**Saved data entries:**
Start of Block

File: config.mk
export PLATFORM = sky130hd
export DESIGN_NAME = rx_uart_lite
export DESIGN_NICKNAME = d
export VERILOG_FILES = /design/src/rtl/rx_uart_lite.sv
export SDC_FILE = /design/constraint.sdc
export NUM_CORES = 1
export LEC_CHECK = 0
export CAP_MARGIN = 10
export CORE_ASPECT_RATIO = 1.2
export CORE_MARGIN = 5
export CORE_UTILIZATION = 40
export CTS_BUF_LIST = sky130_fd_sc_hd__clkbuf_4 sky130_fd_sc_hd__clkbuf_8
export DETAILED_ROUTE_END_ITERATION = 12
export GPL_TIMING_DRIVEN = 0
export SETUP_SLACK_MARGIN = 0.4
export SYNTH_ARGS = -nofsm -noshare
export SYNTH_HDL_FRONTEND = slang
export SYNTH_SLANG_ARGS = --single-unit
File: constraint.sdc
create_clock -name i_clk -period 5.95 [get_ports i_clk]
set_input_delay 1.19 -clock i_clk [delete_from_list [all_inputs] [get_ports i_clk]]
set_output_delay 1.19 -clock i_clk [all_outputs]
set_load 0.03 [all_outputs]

End of Block
Start of Block

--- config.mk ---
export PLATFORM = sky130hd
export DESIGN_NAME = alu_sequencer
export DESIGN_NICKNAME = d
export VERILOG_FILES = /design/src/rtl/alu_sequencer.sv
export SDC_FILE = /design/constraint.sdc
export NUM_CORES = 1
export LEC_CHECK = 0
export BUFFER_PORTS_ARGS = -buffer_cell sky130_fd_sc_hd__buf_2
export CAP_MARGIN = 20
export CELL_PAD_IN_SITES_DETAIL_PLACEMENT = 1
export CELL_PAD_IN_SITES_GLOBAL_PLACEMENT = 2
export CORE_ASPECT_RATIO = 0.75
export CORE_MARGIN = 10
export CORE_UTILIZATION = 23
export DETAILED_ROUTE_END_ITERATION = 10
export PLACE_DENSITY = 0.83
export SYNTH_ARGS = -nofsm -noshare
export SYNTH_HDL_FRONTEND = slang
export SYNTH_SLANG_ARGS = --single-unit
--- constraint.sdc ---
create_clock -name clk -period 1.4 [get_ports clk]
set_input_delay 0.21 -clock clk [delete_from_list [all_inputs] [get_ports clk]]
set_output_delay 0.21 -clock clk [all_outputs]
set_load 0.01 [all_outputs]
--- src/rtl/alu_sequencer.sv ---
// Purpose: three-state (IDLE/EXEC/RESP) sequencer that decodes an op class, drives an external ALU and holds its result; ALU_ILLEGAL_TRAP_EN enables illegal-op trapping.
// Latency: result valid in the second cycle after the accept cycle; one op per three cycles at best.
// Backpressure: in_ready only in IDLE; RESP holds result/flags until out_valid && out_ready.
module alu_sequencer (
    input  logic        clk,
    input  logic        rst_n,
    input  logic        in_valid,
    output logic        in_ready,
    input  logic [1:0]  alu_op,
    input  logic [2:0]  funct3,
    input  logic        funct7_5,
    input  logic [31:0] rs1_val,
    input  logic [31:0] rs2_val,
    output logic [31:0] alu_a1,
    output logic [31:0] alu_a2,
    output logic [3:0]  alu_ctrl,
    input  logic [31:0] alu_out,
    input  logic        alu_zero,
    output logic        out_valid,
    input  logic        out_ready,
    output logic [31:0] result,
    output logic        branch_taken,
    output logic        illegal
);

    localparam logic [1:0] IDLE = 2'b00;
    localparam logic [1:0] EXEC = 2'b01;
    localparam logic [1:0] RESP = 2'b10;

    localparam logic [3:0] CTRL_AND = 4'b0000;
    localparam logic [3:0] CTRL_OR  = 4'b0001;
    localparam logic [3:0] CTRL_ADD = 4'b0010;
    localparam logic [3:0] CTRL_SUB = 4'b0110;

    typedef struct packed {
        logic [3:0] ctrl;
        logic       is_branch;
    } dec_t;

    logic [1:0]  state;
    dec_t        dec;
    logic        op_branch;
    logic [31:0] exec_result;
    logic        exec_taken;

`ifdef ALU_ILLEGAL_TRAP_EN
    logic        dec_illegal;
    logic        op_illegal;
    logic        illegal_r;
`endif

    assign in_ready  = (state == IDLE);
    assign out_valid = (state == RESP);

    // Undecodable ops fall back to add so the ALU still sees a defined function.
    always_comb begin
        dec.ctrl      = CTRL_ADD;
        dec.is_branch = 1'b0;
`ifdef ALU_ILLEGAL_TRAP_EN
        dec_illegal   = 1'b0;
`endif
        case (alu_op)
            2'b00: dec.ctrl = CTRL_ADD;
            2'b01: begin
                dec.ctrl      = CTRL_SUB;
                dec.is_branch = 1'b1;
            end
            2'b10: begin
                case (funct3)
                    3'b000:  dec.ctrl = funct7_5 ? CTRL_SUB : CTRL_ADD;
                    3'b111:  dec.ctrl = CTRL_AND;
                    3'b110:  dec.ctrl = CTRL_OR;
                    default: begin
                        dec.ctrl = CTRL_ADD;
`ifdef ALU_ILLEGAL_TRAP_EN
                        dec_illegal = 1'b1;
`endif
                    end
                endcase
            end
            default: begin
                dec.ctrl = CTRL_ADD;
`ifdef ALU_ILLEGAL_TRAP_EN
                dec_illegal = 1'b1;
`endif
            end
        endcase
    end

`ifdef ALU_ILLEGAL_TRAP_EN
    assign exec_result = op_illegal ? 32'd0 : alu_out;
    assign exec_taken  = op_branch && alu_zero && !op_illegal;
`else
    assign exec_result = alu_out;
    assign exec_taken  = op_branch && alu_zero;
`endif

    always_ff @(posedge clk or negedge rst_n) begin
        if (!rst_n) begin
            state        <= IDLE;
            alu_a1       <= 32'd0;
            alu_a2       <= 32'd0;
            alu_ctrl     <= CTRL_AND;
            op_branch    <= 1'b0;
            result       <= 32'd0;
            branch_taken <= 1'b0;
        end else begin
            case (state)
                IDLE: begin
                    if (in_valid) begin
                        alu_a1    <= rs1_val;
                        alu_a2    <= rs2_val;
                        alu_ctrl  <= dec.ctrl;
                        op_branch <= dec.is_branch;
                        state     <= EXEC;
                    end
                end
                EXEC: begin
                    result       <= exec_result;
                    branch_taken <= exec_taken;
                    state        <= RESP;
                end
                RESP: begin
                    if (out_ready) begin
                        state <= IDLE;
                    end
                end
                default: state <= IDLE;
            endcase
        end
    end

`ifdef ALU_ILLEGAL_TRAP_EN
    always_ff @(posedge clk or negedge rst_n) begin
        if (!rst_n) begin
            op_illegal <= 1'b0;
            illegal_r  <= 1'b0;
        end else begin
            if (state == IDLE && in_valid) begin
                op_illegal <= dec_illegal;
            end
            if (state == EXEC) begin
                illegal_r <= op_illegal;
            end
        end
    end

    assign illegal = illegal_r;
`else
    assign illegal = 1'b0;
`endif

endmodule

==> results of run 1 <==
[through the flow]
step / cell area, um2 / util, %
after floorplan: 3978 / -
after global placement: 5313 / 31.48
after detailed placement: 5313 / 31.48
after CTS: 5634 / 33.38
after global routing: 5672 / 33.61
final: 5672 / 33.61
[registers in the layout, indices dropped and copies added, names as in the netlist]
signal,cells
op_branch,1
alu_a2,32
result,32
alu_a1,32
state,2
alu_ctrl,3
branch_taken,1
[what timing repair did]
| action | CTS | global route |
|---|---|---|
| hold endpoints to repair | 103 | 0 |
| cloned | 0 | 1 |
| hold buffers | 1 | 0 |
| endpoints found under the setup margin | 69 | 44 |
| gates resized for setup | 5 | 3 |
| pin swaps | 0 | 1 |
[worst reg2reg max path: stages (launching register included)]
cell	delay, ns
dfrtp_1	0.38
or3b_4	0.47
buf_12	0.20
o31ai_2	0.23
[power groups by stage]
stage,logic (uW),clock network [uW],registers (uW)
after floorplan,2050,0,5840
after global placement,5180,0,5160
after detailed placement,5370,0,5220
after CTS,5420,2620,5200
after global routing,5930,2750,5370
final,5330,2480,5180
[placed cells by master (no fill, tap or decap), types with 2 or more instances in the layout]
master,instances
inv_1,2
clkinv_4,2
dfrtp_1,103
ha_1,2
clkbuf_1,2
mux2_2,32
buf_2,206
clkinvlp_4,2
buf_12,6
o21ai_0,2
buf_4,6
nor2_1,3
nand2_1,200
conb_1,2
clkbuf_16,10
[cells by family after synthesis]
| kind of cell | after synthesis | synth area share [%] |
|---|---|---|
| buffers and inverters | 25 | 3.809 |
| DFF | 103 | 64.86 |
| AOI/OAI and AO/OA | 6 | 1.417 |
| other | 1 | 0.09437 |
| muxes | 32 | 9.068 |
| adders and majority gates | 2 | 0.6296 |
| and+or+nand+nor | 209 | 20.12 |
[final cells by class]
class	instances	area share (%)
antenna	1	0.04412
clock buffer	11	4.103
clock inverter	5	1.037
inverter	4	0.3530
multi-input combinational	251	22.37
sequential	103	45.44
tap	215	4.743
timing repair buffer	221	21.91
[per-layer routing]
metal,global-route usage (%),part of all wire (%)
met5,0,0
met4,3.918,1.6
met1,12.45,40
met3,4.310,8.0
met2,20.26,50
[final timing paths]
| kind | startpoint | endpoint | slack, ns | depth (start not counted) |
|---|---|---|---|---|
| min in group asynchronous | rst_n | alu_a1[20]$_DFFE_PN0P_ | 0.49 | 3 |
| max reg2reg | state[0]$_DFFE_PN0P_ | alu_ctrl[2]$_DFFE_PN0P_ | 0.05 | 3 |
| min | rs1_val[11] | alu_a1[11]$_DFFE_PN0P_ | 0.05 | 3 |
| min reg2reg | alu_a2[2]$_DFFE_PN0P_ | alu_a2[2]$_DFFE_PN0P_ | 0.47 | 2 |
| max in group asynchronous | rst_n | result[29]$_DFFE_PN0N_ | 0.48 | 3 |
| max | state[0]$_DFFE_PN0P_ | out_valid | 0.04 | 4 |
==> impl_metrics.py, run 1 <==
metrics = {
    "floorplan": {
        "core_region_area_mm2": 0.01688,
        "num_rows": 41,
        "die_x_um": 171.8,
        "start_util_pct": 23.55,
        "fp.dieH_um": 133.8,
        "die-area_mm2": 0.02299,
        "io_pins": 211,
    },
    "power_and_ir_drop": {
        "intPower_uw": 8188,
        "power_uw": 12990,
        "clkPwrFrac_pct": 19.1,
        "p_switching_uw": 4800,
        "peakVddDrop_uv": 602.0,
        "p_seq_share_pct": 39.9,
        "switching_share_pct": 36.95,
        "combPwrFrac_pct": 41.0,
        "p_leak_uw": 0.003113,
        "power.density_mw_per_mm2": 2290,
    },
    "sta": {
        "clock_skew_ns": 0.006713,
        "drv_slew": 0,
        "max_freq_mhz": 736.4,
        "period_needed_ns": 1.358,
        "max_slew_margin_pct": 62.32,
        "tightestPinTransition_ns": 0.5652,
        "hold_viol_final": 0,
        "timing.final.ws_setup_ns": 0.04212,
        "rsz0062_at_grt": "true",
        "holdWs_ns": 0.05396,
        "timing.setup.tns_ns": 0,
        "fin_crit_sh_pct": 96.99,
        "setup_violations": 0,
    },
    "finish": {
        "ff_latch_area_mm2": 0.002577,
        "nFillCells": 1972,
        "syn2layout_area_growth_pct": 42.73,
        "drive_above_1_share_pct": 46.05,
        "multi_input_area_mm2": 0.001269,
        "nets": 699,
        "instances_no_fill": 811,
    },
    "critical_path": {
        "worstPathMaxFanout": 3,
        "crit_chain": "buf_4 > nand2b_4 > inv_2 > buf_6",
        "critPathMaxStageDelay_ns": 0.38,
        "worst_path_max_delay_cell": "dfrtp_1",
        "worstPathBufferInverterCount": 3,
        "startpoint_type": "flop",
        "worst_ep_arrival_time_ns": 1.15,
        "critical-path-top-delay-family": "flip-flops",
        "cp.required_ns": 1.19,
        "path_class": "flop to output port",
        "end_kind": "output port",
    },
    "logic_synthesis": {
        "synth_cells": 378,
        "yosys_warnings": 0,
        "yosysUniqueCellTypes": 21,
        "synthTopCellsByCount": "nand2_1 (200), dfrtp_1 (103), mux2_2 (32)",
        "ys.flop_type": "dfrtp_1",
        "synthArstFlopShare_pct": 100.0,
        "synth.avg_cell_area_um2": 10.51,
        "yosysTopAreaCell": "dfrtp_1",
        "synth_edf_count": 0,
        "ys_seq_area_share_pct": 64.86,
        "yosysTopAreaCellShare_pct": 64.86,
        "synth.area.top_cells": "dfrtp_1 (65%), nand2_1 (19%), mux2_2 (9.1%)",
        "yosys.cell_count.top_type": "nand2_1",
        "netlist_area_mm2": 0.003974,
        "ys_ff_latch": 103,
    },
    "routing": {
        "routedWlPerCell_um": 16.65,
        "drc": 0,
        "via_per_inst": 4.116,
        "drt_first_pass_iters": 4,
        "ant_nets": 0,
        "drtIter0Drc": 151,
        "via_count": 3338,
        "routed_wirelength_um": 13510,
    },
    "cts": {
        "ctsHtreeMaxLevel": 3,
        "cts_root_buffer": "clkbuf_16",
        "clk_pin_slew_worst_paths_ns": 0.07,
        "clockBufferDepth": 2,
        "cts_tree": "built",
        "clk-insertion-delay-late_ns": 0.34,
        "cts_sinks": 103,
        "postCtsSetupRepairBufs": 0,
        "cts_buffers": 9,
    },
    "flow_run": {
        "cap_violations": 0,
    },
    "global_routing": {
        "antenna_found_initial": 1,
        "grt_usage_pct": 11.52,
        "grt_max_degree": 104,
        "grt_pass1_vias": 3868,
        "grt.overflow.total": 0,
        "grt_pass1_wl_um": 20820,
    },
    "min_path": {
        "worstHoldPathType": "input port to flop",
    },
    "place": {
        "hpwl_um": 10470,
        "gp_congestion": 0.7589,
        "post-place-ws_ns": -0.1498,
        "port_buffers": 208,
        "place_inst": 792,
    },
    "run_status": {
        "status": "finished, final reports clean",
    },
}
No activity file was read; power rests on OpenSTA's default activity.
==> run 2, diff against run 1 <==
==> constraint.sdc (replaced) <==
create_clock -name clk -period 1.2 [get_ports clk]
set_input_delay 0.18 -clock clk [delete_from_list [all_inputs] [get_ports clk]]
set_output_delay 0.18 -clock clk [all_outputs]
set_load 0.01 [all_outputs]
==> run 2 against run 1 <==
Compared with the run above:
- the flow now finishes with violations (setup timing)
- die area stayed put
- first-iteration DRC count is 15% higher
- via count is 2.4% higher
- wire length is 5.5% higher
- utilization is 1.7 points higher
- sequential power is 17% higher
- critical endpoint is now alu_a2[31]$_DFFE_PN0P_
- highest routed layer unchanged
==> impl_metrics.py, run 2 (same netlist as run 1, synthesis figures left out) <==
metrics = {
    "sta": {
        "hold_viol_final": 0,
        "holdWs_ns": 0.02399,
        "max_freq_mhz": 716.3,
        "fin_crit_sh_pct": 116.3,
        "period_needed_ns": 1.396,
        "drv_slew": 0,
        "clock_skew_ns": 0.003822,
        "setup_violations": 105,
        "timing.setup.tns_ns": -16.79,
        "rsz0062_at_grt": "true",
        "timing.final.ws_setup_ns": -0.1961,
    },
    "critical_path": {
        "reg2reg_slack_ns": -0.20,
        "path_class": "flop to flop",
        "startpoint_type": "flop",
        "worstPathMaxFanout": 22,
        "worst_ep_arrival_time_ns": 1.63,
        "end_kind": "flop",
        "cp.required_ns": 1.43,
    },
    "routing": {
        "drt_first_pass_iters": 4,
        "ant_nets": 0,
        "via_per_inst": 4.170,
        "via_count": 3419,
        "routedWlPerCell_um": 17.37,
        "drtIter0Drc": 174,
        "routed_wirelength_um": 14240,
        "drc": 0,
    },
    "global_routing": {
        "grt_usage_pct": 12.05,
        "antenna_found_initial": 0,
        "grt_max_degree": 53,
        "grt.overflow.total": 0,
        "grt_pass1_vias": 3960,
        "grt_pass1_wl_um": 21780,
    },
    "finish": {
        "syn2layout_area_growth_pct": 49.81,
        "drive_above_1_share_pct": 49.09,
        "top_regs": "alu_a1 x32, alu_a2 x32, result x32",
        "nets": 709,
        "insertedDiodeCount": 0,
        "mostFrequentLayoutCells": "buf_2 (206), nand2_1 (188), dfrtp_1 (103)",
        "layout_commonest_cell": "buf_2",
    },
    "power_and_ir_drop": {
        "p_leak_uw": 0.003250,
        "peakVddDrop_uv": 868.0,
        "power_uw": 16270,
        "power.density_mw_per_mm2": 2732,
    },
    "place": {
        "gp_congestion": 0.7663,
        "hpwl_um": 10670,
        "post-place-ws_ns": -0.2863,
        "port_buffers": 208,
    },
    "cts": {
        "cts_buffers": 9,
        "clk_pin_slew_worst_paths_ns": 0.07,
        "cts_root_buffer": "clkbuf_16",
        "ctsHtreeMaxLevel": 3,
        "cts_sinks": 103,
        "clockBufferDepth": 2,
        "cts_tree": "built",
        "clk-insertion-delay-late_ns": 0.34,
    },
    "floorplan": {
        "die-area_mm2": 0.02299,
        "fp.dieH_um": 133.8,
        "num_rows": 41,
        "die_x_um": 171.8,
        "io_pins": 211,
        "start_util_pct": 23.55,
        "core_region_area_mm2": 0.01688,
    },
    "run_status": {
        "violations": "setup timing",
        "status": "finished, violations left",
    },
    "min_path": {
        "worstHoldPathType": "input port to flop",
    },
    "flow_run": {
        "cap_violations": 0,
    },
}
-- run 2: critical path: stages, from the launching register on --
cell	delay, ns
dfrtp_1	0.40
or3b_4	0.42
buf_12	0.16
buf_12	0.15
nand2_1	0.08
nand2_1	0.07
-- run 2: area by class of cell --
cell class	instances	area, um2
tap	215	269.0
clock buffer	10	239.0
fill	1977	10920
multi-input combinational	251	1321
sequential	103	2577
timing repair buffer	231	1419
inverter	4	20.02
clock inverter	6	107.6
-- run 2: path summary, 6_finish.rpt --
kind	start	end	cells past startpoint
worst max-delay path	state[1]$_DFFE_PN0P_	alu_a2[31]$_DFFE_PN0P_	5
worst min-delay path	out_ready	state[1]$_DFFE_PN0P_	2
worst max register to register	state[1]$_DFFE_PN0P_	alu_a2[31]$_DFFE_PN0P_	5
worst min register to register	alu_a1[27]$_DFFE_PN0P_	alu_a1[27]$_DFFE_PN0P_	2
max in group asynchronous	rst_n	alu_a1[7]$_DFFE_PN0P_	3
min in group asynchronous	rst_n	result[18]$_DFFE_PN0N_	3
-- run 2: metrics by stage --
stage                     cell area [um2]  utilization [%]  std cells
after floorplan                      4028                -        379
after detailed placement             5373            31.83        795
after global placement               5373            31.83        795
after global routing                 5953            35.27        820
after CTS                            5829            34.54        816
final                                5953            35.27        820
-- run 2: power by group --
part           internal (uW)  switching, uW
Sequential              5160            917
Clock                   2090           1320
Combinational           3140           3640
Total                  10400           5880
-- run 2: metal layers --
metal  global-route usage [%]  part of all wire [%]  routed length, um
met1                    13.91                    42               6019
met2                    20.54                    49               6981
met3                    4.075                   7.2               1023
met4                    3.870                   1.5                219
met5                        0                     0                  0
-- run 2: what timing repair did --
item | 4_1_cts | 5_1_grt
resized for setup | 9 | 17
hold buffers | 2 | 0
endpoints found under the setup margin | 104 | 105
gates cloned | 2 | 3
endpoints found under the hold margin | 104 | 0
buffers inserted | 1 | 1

End of Block

Among the entries above, copy exactly only the lines starting with the one containing "File: config.mk" and going through the one containing "set_load 0.03 [all_outputs]", both ends included.

File: config.mk
export PLATFORM = sky130hd
export DESIGN_NAME = rx_uart_lite
export DESIGN_NICKNAME = d
export VERILOG_FILES = /design/src/rtl/rx_uart_lite.sv
export SDC_FILE = /design/constraint.sdc
export NUM_CORES = 1
export LEC_CHECK = 0
export CAP_MARGIN = 10
export CORE_ASPECT_RATIO = 1.2
export CORE_MARGIN = 5
export CORE_UTILIZATION = 40
export CTS_BUF_LIST = sky130_fd_sc_hd__clkbuf_4 sky130_fd_sc_hd__clkbuf_8
export DETAILED_ROUTE_END_ITERATION = 12
export GPL_TIMING_DRIVEN = 0
export SETUP_SLACK_MARGIN = 0.4
export SYNTH_ARGS = -nofsm -noshare
export SYNTH_HDL_FRONTEND = slang
export SYNTH_SLANG_ARGS = --single-unit
File: constraint.sdc
create_clock -name i_clk -period 5.95 [get_ports i_clk]
set_input_delay 1.19 -clock i_clk [delete_from_list [all_inputs] [get_ports i_clk]]
set_output_delay 1.19 -clock i_clk [all_outputs]
set_load 0.03 [all_outputs]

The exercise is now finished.